BEGIN AVAILABLE DATA

This design comes from an exercise in tuning for small area on the open sky130 flow, not from production work.
The RTL was checked by simulation tests, not by an equivalence proof against the original design.
No driver is modelled on the clock port, so clocking that relies on it looks cheaper here than on a real chip.
Power is estimated from default activity; no workload was simulated.

==> design.v <==
module reverse (
    input  wire clk,
    input  wire rst_n,
    input  wire uart_rx,
    output wire uart_tx
);
    localparam [7:0] C_END   = 8'hff;
    localparam [7:0] C_BIT   = 8'ha0;
    localparam [7:0] C_SHORT = 8'ha8;
    reg s1, s2;
    always @(posedge clk) begin
        s1 <= uart_rx;
        s2 <= s1;
    end
    reg [6:0] p;
    always @(posedge clk or negedge rst_n)
        if (!rst_n) p <= 7'd1;
        else        p <= p + 7'd1;
    reg       run;     
    reg [5:0] j;       
    reg [7:0] c;       
    reg       tx;
    wire       m   = j[5];
    wire [4:0] idx = j[4:0] ^ {5{m}};
    wire [6:0] t0  = {idx[3:1], 3'b000, idx[0]};
    wire match = (p == t0);
    wire go   = !run && match && (m || !s2);
    wire tick = run && (c == C_END);
    wire [4:0] u    = p[4:0] - t0[4:0];
    wire       last = (u[4:1] == 4'd2);               
    wire       high = (u == 5'd26) || (u == 5'd4);    
    wire       skip = (u == 5'd11) || (u == 5'd5);    
    reg [127:0] ra, rb;
    wire we  = tick && !m && !skip;
    wire tap = idx[4] ? rb[84] : ra[84];
    always @(posedge clk) begin
        ra <= {ra[126:0], (we && !idx[4]) ? s2 : ra[127]};
        rb <= {rb[126:0], (we &&  idx[4]) ? s2 : rb[127]};
    end
    always @(posedge clk) begin
        c <= {c[6:0], c[7] ^ c[5] ^ c[4] ^ c[3]};
        if (go)
            c <= m ? C_BIT : C_SHORT;
        else if (tick)
            c <= C_BIT;
    end
    always @(posedge clk or negedge rst_n) begin
        if (!rst_n) begin
            run <= 1'b0;
            j   <= 6'd0;
            tx  <= 1'b1;
        end else if (go) begin
            run <= 1'b1;
            if (m) tx <= 1'b0;
        end else if (tick) begin
            if (m) tx <= high | tap;
            if (last) begin
                j   <= j + 6'd1;
                run <= 1'b0;
            end
        end
    end
    assign uart_tx = tx;
endmodule
==> flow/run.sh <==
#!/bin/bash
# Standard ORFS layout (standard.sh), with these changes:
# - after the standard synthesis, the combinational logic between the
#   registers is re-mapped by ABC with an area-oriented script (remap.ys);
#   every register instance is kept as the standard synthesis made it (same
#   name, same cell), only the gates between them change;
# - clock tree: flip-flops clustered 20 to a clkbuf_8, no dummy loads;
# - the port buffers are buf_1 cells.
# Each tool's output goes to a log file of its own in this folder.
set -euo pipefail
W=$(pwd)
LIB=$FLOW_HOME/platforms/$FLOW_PLATFORM/lib/sky130_fd_sc_hd__tt_025C_1v80.lib
R=$W/orfs/results/$FLOW_PLATFORM/reverse/base
STD_ARGS=(
  "CTS_ARGS=-sink_clustering_enable -repair_clock_nets -sink_clustering_size 20 -sink_clustering_max_diameter 50 -buf_list {sky130_fd_sc_hd__clkbuf_4 sky130_fd_sc_hd__clkbuf_8} -dont_use_dummy_load"
  "BUFFER_PORTS_ARGS=-buffer_cell sky130_fd_sc_hd__buf_1"
)

bash standard.sh synth > $W/std_synth.log 2>&1

cp $R/1_2_yosys.v $W/remap_in.v
DU=$(grep -o 'cell ("sky130_fd_sc_hd__\(lpflow\|probe\)[^"]*")' $LIB | sed 's/cell ("\(.*\)")/-dont_use \1/' | tr '\n' ' ')
sed -e "s|@LIB@|$LIB|g" -e "s|@DU@|$DU|g" -e "s|@IN@|$W/remap_in.v|g" -e "s|@OUT@|$W/remap_out.v|g" \
    flow/remap.ys > $W/remap.ys
yosys -s $W/remap.ys > $W/remap.log 2>&1

# the registers must be the same instances as before
grep -E '^\s*sky130_fd_sc_hd__(df|edf|sdf|dl)\S* ' $W/remap_in.v | sort > $W/regs_in.txt
grep -E '^\s*sky130_fd_sc_hd__(df|edf|sdf|dl)\S* ' $W/remap_out.v | sort > $W/regs_out.txt
cmp $W/regs_in.txt $W/regs_out.txt

cp $W/remap_out.v $R/1_2_yosys.v
bash standard.sh "${STD_ARGS[@]}" finish > $W/std_finish.log 2>&1
==> flow/remap.ys <==
# pass 1: cell functions from the library, the registers kept as black
# boxes; flatten the gates and re-map them with ABC
read_liberty -ignore_miss_func @LIB@
blackbox sky130_fd_sc_hd__df* sky130_fd_sc_hd__edf* sky130_fd_sc_hd__sdf* sky130_fd_sc_hd__dl*
read_verilog @IN@
hierarchy -top reverse
flatten
hierarchy -top reverse
opt -purge
abc -liberty @LIB@ @DU@ -script +strash;ifraig;dc2;dch,-f;amap;topo
opt_clean -purge
write_verilog -noattr -nohex -nodec @OUT@.pass1.v
design -reset
# pass 2: the same clean-up ORFS's synthesis ends with
read_liberty -lib @LIB@
read_verilog @OUT@.pass1.v
hierarchy -check -top reverse
splitnets
opt_clean -purge
hilomap -singleton -hicell sky130_fd_sc_hd__conb_1 HI -locell sky130_fd_sc_hd__conb_1 LO
insbuf -buf sky130_fd_sc_hd__buf_4 A X
rename -hide w:*$func$*
check -assert -mapped
tee -o @OUT@.stat stat -liberty @LIB@
write_verilog -noattr -nohex -nodec @OUT@
==> standard.sh <==
#!/bin/bash
# synth_recipe.tcl (not shown) runs the flow's synth.tcl, then flattens the netlist and writes it again
# the make line also repeats each setting of config.mk as NAME=value (left out here)
make -C /OpenROAD-flow-scripts/flow DESIGN_CONFIG=/design/flow/config.mk WORK_HOME=/design/flow/orfs CLKGATE_MAP_FILE= SYNTH_SCRIPT=/design/flow/synth_recipe.tcl "${@:-finish}"
==> config.mk <==
export PLATFORM = sky130hd
export DESIGN_NAME = reverse
export DESIGN_NICKNAME = reverse
export VERILOG_FILES = /design/flow/design.v
export SDC_FILE = /design/flow/constraint.sdc
export NUM_CORES = 4
export LEC_CHECK = 0
export ABC_AREA = 0
export CAP_MARGIN = 20
export CORE_MARGIN = 2
export CORE_UTILIZATION = 70
export CTS_BUF_LIST = sky130_fd_sc_hd__clkbuf_8
export CTS_CLUSTER_DIAMETER = 50
export CTS_CLUSTER_SIZE = 16
export SLEW_MARGIN = 20
==> constraint.sdc <==
create_clock -name core_clock -period 37.0 [get_ports {clk}]
set_input_delay 7.4000 -clock core_clock [delete_from_list [all_inputs] [get_ports {clk}]]
set_output_delay 7.4000 -clock core_clock [all_outputs]
set_load 0.01 [all_outputs]
==> impl_metrics.csv, run 1 <==
group,metric,value,unit
outcome,outcome,"complete, no violations",
clock_network,cts_tree,"built",
placement,placedCellCount,496,
run,drv_cap,0,
setup_path,cp_data_required_time,29.60,ns
timing,fin_crit_sh,0.231,
setup_path,start_kind,"flop",
floorplanning,core_area,8640,sq um
power_and_ir_drop,power_leakage,2.65,nW
hold_path,hold_path_depth,0,
placement,finalWeightedCongestion,0.832,
setup_path,timing.reg2reg.setup_slack,34.31,ns
drt,first_pass_iters,4,
drt,drc_errors,0,
setup_path,ff2ff_path_depth,12,
clock_network,cts_sinks,281,
global_routing,antenna_found_initial,0,
drt,vias,2340,
yosys,syn_inst,385,
timing,hold-worst-slack,0.310,ns
yosys,syn-num-nets,388,
timing,rsz0062_at_grt,"false",
setup_path,cp-end-kind,"primary output",
finish,final_cell_count_no_fill,514,
floorplanning,die_y,98.0,um
drt,finalWirelength,6400,um
placement,dpl_cell_area,6330,sq um
timing,max_freq,117,MHz
power_and_ir_drop,ir_drop,0.0000415,V
timing,skew,0.0364,ns
clock_network,clk_latency,0.48,ns
clock_network,cts_made_buffers,18,
setup_path,cp.arrival,1.15,ns
finish,drive_gt1_frac,0.0493,
timing,timing.final.hold_violations,0,
setup_path,max_stage_delay,0.54,ns
hold_path,hold_end,"s2$_DFF_P_",
setup_path,cp_cell_sequence,"buf_1",
timing,slew_headroom,0.469,
timing,post-route-min-period,8.55,ns
setup_path,critPathSlowestCell,"dfstp_2",
timing,fin_setup_tns,0,ns
drt,wl_per_cell,12.4,um
placement,place_hpwl,3610,um
floorplanning,initial_utilization,0.717,
clock_network,cts_root_buffer,"clkbuf_8",
drt,antenna_left,0,
power_and_ir_drop,power_density,64.4,nW/um^2
setup_path,reg2reg_to,"j[5]$_DFFE_PN0P_",
finish,fin_area,6580,sq um
global_routing,grt_max_degree,21,
setup_path,rr_startpoint,"j[5]$_DFFE_PN0P_",
finish,final_cell_mix,"dfxtp_1 (266), nor2_1 (28), clkinv_1 (19), clkbuf_8 (18)",
yosys,synth_area,6190,sq um
global_routing,grt_pass1_wl,11300,um
setup_path,crit_fanout,2,
yosys,synth.avg_cell_area,16.1,sq um
yosys,yosysWarningCount,1,
timing,drv_slew,0,
timing,tightestPinTransition,0.797,ns
clock_network,clk_path_buf_depth,3,
setup_path,cp_top_family,"flip-flops",
floorplanning,io_pins,4,
floorplanning,dieWidth,98.0,um
finish,layout_commonest_cell,"dfxtp_1",
floorplanning,die_area,9610,sq um
setup_path,crit_type,"reg -> out",
global_routing,grt_pass1_vias,2387,
clock_network,ctsResizeCount,0,
clock_network,cts_hold_buf,0,
setup_path,critPathBufInv,1,
placement,io_buffers,3,
clock_network,cts_setup_buffers,0,
finish,fin_nets,411,
drt,drt_iter0_markers,76,
global_routing,grtUsageTotal,0.145,
drt,viasPerCell,4.55,
clock_network,path_clk_slew,0.10,ns
floorplanning,rows,34,
global_routing,grt-ovfl-total,0,
finish,area_growth,6.37,%
finish,antenna_cells,0,
clock_network,htreeDepth,1,
timing,setup_viol,0,
hold_path,min_from,"s1$_DFF_P_",
hold_path,worstHoldPathType,"reg -> reg",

END AVAILABLE DATA

● **PROBLEM DESCRIPTION**:
From the records above, print only the lines between the one holding "abc -liberty @LIB@" and the one holding "hierarchy -check -top reverse", inclusive, exactly as they stand.

● **REPLY TO THE EXERCISE**:
abc -liberty @LIB@ @DU@ -script +strash;ifraig;dc2;dch,-f;amap;topo
opt_clean -purge
write_verilog -noattr -nohex -nodec @OUT@.pass1.v
design -reset
# pass 2: the same clean-up ORFS's synthesis ends with
read_liberty -lib @LIB@
read_verilog @OUT@.pass1.v
hierarchy -check -top reverse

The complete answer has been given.